Les Métamorphoses, également connu sous le titre l’Âne d’or (Asinus aureus), est un roman écrit par Apulée au IIe siècle.
Histoire
Frontispice des Métamorphoses, Bohn’s Libraries, 1902. Le héros, un aristocrate prénommé Lucius (comme l’auteur du livre, Lucius Apuleus), connaît différentes aventures, après que sa maîtresse, Photis, l’a transformé en âne par accident.

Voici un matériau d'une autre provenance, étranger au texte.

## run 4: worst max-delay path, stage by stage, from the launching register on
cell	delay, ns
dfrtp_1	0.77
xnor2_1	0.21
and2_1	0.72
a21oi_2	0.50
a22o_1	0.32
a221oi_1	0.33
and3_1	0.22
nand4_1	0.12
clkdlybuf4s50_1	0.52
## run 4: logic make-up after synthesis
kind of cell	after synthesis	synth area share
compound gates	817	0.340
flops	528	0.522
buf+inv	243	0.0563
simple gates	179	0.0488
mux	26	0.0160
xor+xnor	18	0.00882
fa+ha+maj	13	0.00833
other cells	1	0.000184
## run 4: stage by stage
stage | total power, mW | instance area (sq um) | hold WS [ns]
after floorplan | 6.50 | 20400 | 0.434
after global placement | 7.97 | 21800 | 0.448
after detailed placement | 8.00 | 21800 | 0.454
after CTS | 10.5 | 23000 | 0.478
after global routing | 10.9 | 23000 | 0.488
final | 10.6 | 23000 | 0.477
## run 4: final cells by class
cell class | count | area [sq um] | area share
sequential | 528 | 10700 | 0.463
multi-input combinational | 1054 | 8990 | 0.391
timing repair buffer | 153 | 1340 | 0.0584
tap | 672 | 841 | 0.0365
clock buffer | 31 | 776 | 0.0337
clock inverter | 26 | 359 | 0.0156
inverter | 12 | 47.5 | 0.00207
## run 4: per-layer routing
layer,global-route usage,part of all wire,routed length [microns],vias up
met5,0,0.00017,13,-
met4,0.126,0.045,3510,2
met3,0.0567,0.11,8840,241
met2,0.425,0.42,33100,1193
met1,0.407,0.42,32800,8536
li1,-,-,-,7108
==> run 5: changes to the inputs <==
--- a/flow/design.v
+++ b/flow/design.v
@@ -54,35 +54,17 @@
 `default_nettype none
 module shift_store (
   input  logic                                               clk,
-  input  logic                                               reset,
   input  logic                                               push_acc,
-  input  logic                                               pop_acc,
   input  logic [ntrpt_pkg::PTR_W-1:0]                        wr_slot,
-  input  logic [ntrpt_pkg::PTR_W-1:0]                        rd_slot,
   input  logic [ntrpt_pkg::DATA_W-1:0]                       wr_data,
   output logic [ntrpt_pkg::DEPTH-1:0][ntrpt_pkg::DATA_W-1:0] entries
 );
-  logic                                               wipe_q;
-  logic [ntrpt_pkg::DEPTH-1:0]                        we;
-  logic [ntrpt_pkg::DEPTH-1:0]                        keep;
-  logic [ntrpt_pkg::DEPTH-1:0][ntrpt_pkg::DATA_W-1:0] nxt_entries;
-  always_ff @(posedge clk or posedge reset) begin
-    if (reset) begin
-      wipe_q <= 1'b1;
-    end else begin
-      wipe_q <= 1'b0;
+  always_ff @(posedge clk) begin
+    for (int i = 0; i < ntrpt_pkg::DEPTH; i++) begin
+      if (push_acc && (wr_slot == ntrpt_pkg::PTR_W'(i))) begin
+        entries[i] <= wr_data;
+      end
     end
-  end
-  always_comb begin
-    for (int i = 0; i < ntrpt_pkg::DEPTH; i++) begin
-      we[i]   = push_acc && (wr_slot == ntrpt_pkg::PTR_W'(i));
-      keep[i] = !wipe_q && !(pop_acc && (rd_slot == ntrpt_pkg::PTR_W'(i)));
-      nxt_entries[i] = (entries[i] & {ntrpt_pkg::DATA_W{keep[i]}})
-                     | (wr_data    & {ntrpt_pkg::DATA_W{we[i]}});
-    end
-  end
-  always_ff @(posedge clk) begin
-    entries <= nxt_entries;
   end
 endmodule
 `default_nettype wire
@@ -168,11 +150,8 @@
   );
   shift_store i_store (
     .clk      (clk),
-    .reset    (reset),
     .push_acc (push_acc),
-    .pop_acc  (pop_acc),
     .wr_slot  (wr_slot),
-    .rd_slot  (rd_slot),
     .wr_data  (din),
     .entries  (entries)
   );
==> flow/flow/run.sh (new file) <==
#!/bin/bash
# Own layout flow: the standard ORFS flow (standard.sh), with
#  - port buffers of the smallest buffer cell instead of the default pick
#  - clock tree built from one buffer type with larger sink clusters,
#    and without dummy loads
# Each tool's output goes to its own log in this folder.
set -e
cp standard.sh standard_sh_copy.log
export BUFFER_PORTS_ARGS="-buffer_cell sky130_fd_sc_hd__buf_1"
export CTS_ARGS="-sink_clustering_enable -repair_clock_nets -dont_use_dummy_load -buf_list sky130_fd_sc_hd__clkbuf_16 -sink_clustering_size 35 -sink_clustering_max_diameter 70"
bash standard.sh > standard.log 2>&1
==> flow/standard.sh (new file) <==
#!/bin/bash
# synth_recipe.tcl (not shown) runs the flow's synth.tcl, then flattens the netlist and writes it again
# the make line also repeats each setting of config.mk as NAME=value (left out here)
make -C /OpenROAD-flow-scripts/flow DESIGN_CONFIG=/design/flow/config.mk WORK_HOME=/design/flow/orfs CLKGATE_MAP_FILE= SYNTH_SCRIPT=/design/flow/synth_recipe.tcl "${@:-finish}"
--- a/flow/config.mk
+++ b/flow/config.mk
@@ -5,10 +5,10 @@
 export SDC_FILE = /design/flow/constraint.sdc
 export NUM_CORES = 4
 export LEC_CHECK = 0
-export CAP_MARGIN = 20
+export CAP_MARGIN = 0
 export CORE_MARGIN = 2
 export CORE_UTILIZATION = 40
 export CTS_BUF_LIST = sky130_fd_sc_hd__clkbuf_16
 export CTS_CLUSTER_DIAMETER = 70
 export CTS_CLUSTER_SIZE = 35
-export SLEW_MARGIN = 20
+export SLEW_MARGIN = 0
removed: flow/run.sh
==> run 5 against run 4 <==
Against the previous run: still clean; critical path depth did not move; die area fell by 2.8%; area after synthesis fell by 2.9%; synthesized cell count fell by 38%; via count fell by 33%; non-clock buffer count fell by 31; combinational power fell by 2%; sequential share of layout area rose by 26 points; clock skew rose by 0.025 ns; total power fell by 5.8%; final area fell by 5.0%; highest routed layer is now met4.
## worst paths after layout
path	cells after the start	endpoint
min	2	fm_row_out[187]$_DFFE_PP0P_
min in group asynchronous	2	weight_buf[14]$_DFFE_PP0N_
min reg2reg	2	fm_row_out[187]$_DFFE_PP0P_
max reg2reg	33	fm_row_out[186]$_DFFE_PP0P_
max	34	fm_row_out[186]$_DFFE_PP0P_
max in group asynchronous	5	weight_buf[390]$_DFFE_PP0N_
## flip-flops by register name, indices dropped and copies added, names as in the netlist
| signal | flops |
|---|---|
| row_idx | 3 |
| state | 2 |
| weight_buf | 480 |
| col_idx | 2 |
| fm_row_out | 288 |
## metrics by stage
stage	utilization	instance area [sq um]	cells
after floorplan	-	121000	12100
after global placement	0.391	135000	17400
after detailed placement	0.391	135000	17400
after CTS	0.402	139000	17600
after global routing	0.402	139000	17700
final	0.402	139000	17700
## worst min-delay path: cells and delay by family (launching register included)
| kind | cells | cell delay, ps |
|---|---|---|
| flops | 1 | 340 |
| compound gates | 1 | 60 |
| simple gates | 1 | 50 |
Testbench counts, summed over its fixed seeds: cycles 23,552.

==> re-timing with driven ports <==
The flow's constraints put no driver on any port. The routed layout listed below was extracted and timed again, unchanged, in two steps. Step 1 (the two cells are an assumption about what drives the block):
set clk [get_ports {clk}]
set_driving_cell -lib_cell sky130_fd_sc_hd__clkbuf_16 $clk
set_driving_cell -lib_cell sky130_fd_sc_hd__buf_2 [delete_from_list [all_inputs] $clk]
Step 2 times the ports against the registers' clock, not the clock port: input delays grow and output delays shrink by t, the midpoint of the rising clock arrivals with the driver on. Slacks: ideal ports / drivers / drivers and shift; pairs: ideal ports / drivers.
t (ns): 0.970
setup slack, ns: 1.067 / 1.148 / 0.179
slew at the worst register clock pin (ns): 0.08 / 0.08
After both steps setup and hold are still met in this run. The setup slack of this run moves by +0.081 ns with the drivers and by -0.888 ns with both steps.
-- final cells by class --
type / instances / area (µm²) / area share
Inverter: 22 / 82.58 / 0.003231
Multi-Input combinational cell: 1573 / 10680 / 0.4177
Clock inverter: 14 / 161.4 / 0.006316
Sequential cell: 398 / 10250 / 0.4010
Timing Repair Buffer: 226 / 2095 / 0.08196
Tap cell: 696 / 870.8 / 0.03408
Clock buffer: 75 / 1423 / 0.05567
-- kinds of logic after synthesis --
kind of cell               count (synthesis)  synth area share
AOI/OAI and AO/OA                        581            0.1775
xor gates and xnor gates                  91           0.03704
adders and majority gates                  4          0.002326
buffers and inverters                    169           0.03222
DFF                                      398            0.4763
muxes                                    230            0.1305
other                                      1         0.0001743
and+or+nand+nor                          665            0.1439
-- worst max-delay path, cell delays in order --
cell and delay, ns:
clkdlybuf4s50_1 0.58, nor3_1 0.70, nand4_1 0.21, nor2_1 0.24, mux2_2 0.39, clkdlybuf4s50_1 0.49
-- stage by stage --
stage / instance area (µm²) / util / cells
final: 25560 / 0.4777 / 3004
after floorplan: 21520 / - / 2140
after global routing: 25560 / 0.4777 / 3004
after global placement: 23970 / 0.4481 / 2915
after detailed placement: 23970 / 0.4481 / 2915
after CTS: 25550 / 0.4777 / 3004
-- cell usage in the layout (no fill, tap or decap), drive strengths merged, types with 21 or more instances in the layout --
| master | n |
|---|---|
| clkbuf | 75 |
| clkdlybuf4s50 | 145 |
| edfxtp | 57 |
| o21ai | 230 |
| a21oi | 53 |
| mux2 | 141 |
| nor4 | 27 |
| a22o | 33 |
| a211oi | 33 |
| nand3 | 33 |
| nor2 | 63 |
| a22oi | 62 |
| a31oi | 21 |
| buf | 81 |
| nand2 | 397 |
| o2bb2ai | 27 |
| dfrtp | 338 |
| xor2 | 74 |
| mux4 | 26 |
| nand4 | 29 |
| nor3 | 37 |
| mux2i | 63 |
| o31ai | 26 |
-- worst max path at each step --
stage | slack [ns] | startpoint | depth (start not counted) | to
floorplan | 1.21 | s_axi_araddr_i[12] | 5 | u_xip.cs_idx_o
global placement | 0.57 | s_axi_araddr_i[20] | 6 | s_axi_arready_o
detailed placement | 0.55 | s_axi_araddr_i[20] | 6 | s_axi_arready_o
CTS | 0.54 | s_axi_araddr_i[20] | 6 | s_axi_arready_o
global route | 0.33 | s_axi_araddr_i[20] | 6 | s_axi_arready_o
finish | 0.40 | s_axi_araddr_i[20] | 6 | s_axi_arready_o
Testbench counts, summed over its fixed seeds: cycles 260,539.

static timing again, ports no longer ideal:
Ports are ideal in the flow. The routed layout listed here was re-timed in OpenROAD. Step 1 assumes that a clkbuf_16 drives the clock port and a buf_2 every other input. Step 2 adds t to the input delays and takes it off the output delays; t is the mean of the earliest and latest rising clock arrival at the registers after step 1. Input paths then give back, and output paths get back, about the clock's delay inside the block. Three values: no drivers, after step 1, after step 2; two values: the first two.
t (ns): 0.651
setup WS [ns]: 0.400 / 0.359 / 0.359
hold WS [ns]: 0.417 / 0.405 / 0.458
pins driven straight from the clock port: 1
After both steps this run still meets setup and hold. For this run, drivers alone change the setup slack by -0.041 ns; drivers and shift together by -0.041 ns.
Context: an optimization exercise on an open-source flow, tuned for small area. The choices shown serve that exercise and are no tape-out recipe.
Function was checked by simulation only, so behaviour that the tests miss may differ from the original.
No activity file was given, so power comes from the tool's default toggle rates.

==> run a <==
## regfile_mp
module regfile_mp #(
  parameter int DATA_W   = rf_pkg::RF_DATA_W,
  parameter int ADDR_W   = rf_pkg::RF_ADDR_W,
  parameter int N_RD     = 2,
  parameter int ZERO_REG = 1,
  parameter int BYPASS   = 1
) (
  input  logic                     clk,
  input  logic                     rst_n,
  input  logic                     RegWrite,
  input  logic [ADDR_W-1:0]        write_address,
  input  logic [DATA_W-1:0]        write_data,
  input  logic [N_RD*ADDR_W-1:0]   read_sel,
  output logic [N_RD*DATA_W-1:0]   read_data,
  input  logic                     rsv_en,
  input  logic [ADDR_W-1:0]        rsv_addr,
  output logic [N_RD-1:0]          read_pend,
  input  logic                     clr_req,
  output logic                     busy
);
  localparam int DEPTH = 2**ADDR_W;
  logic [DEPTH-1:0][DATA_W-1:0] regs;
  logic [DEPTH-1:0]  pend;
  rf_pkg::rf_state_e state, state_nxt;
  logic [ADDR_W-1:0] cnt;
  logic              wr_en, wr_ok, rsv_ok;
  assign busy   = (state == rf_pkg::RF_CLEAR);
  assign wr_en  = RegWrite && !busy;
  assign wr_ok  = wr_en && !((ZERO_REG != 0) && (write_address == '0));
  assign rsv_ok = rsv_en && !busy && !((ZERO_REG != 0) && (rsv_addr == '0));
  always_comb begin
    state_nxt = state;
    case (state)
      rf_pkg::RF_IDLE:  if (clr_req) state_nxt = rf_pkg::RF_CLEAR;
      rf_pkg::RF_CLEAR: if (cnt == {ADDR_W{1'b1}}) state_nxt = rf_pkg::RF_IDLE;
      default:  state_nxt = rf_pkg::RF_IDLE;
    endcase
  end
  always_ff @(posedge clk or negedge rst_n) begin
    if (!rst_n) begin
      state <= rf_pkg::RF_IDLE;
      cnt   <= '0;
    end else begin
      state <= state_nxt;
      cnt   <= (state == rf_pkg::RF_IDLE) ? '0 : cnt + 1'b1;
    end
  end
  always_ff @(posedge clk or negedge rst_n) begin
    if (!rst_n) begin
      for (int i = 0; i < DEPTH; i++) regs[i] <= '0;
      pend <= '0;
    end else if (busy) begin
      regs[cnt] <= '0;
      pend[cnt] <= 1'b0;
    end else begin
      if (wr_ok) begin
        regs[write_address] <= write_data;
        pend[write_address] <= 1'b0;
      end
  ...
==> module rf_read_port, before the edit <==
module rf_read_port #(
  parameter int DATA_W   = 32,
  parameter int ADDR_W   = 5,
  parameter int ZERO_REG = 1,
  parameter int BYPASS   = 1
) (
  input  logic [2**ADDR_W-1:0][DATA_W-1:0] regs,
  input  logic [2**ADDR_W-1:0] pend,
  input  logic [ADDR_W-1:0]    sel,
  input  logic                 wr_en,
  input  logic [ADDR_W-1:0]    wr_addr,
  input  logic [DATA_W-1:0]    wr_data,
  output logic [DATA_W-1:0]    rd_data,
  output logic                 rd_pend
);
  logic zero_hit;
  logic byp_hit;
  assign zero_hit = (ZERO_REG != 0) && (sel == '0);
  assign byp_hit  = (BYPASS != 0) && wr_en && (wr_addr == sel) && !zero_hit;
  always_comb begin
    rd_data = regs[sel];
    rd_pend = pend[sel];
    if (zero_hit) begin
      rd_data = '0;
      rd_pend = 1'b0;
    end else if (byp_hit) begin
      rd_data = wr_data;
      rd_pend = 1'b0;
    end
  end
endmodule
This design comes from an exercise in tuning for small area, a short achievable clock period and few clock cycles per item on the open sky130 flow, not from production work. The RTL was checked by simulation tests, not by an equivalence proof against the original design. Power and IR drop assume default switching activity.

Setup of v32:
==> flow/design.v (excerpt) <==
module pack_cell_extreme_aggregator_top #(
  parameter int PACKS = pcea_pkg::PACKS_DEFAULT
) (
  input  logic                            clk,
  input  logic                            rst_n,
  input  logic                            in_tvalid,
  output logic                            in_tready,
  input  logic [pcea_pkg::IN_DATA_W-1:0]  in_tdata,
  input  logic                            in_tuser,
  output logic                            out_tvalid,
  input  logic                            out_tready,
  output logic [pcea_pkg::OUT_DATA_W-1:0] out_tdata
);
Settings: LEC_CHECK=0, CAP_MARGIN=20, CORE_MARGIN=2, CORE_UTILIZATION=66, CTS_CLUSTER_DIAMETER=80, CTS_CLUSTER_SIZE=30, PLACE_DENSITY=0.75, SETUP_SLACK_MARGIN=5, SLEW_MARGIN=20; clock period 9.0 ns.
run.sh (not shown) runs the stock make flow with config.mk's settings and CLKGATE_MAP_FILE= SYNTH_SCRIPT=/design/flow/synth_recipe.tcl, a recipe that flattens the netlist after the stock synthesis.
Testbench counts of v32, summed over its fixed seeds: cycles 16,984, evals 1,288.
What v55 does differently from v32 at the input level:
diff --git a/flow/config.mk b/flow/config.mk
--- a/flow/config.mk
+++ b/flow/config.mk
@@ -8,8 +8,5 @@
 export CAP_MARGIN = 20
 export CORE_MARGIN = 2
-export CORE_UTILIZATION = 66
-export CTS_CLUSTER_DIAMETER = 80
-export CTS_CLUSTER_SIZE = 30
-export PLACE_DENSITY = 0.75
+export CORE_UTILIZATION = 40
 export SETUP_SLACK_MARGIN = 5
 export SLEW_MARGIN = 20
## What came out
- Comparing the two runs side by side, v55 comes out behind v32 on post-DP HPWL.
- As far as layout buffering overhead excluding clock cells is concerned, v32 and v55 perform about the same.
- v55 -> v32: total negative slack delta 0, exact match
- Wire length of the first global-routing pass in v55 is about 4.4% above v32.
- Required arrival time at the worst endpoint in v55 is 0.11 ns above v32.
- Going from v32 to v55, the synthesis-to-finish area growth was found to have gone up by 6.0 points.
- Start point of the critical path = u_back.u_th.d1_r[6]: v32; start point of the critical path = u_back.u_vl.d1_r[1]: v55
- v55 against v32: row count went up by about 30%, hold slack went down by 0.0096 ns.
#### Input delta (v44 over v55)
diff --git a/flow/config.mk b/flow/config.mk
--- a/flow/config.mk
+++ b/flow/config.mk
@@ -8,5 +8,8 @@
 export CAP_MARGIN = 20
 export CORE_MARGIN = 2
-export CORE_UTILIZATION = 40
+export CORE_UTILIZATION = 72
+export CTS_CLUSTER_DIAMETER = 80
+export CTS_CLUSTER_SIZE = 24
+export PLACE_DENSITY = 0.8
 export SETUP_SLACK_MARGIN = 5
 export SLEW_MARGIN = 20
## What came out
Against v55, total power in v44 fell by more than 10%. When v44 is set beside v55, its total of plain and repair buffers excluding clock buffers turns out to be 2 smaller. mux2i_1 as the slowest cell on the critical path was reported by v44, and maj3_1 by v55. v44 vs v55: overall via count from detail_route up by a few percent. Having completed the whole flow, v44 delivered a layout that passed the timing, design-rule and antenna checks. On total leakage power, v55 loses to v44. Of v55 and v44, the higher total wirelength of the detailed-routed design belongs to v55. v55 has a higher post-route cell area than v44. Comparing v44 against v55, there is no change at all in post-synthesis share of cell area spent on full adders, half adders and majority gates.

## before
Another version of the RTL of pack_cell_extreme_aggregator_top (not shown whole).
For scale: roughly 7100 cells after synthesis, roughly 200 I/O pins.
export LEC_CHECK = 0
export CAP_MARGIN = 20
export CORE_MARGIN = 2
export CORE_UTILIZATION = 60
export CTS_CLUSTER_DIAMETER = 80
export CTS_CLUSTER_SIZE = 24
export PLACE_DENSITY = 0.7
export SETUP_SLACK_MARGIN = 5
export SLEW_MARGIN = 20
create_clock -name core_clock -period 9.0 [get_ports {clk}]
Testbench counts of before, summed over its fixed seeds: cycles 16,872, evals 1,288.
For after, these inputs were changed with respect to before:
- CTS_CLUSTER_SIZE now 30, was 24
- CTS_CLUSTER_DIAMETER now 100, was 80
- On number of buffer and inverter stages on the critical path: between before and after, it ends up higher for before.
- Going from before to after, worst setup slack up 0.011 ns; count of clock-buffer cells in the layout down 26; minimum clock period after layout down 0.011 ns.
- Taking before as the reference point, the share of the core filled with cells of after falls by 0.65 points.
- Final cell count without fillers went down slightly going from before to after.
- Run comparison: after timing endpoint of the critical path u_back.u_tl.gc_r[1][5]; before timing endpoint of the critical path u_back.u_tl.gv_r[2][3]
- As far as number of remaining DRC errors is concerned, before and after perform about the same.
- The clock insertion delay at the later pin of the skew report of after falls short of that of before by 0.02 ns.

== wip/onyx ==
pack_cell_extreme_aggregator_top, a different RTL version from the one above (not shown whole).
For scale: about 2,000 flip-flops.
Settings: LEC_CHECK=0, CAP_MARGIN=20, CORE_MARGIN=2, CORE_UTILIZATION=40, SETUP_SLACK_MARGIN=4.7, SLEW_MARGIN=20; clock period 9.0 ns.
Testbench counts of wip/onyx, summed over its fixed seeds: cycles 16,984, evals 1,288.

Ses diverses aventures malheureuses et burlesques sont l’occasion pour Lucius d’apprendre et de raconter au lecteur de nombreuses histoires (le mythe de Psyché et de Cupidon, « la marâtre empoisonneuse », « la bru sanglante », etc.), mêlant l’érotisme aux crimes sanglants et à la magie. Bien que la signification du récit puisse être l’objet d’interprétations diverses, il semble que le voyage de Lucius soit aussi un voyage spirituel, une initiation à la magie en même temps qu’une mise à distance par le comique de la sorcellerie.
Controverse
Le titre originel de l’ouvrage, Asinus Aureus, a fait couler beaucoup d’encre : si le protagoniste est effectivement transformé en âne, il n’est à aucun moment fait mention dans l’ouvrage d’un pelage doré ou d’une allusion qui expliquerait ce qualificatif. On a pu avancer que c’est en fait un sens plus rare mais avéré de l’adjectif aureus qui est utilisé : roux. En effet la fin de l’ouvrage prouve qu’Apulée a du fréquenter les cercles des Mystères d’Isis, ou que du moins il en connaissait bien les rites et arcanes. Or le dieu égyptien Seth, associé au Mal et dont la place est primordiale dans la légende d’Isis et d’Osiris qui structurait ce culte, avait pour animal sacré l’âne et comme symbole la couleur rousse. Il est souvent représenté avec un corps d’homme et ce qui semble être une tête d’âne (à relier au statut humain et animal du protagoniste). Plus encore, la superstition égyptienne conduisait souvent à tuer et maltraiter les animaux à couleur rousse, vus comme des envoyés de Seth (transformé en âne, le protagoniste subit des mésaventures plus humiliantes les unes que les autres). Cette symbolique possible n’a été détectée qu’assez tard, lorsque les progrès de l’égyptologie ont permis de préciser les détails de la légende d’Isis et d’Osiris. Il n’y a néanmoins aucune preuve déterminante de la nécessité de cette théorie.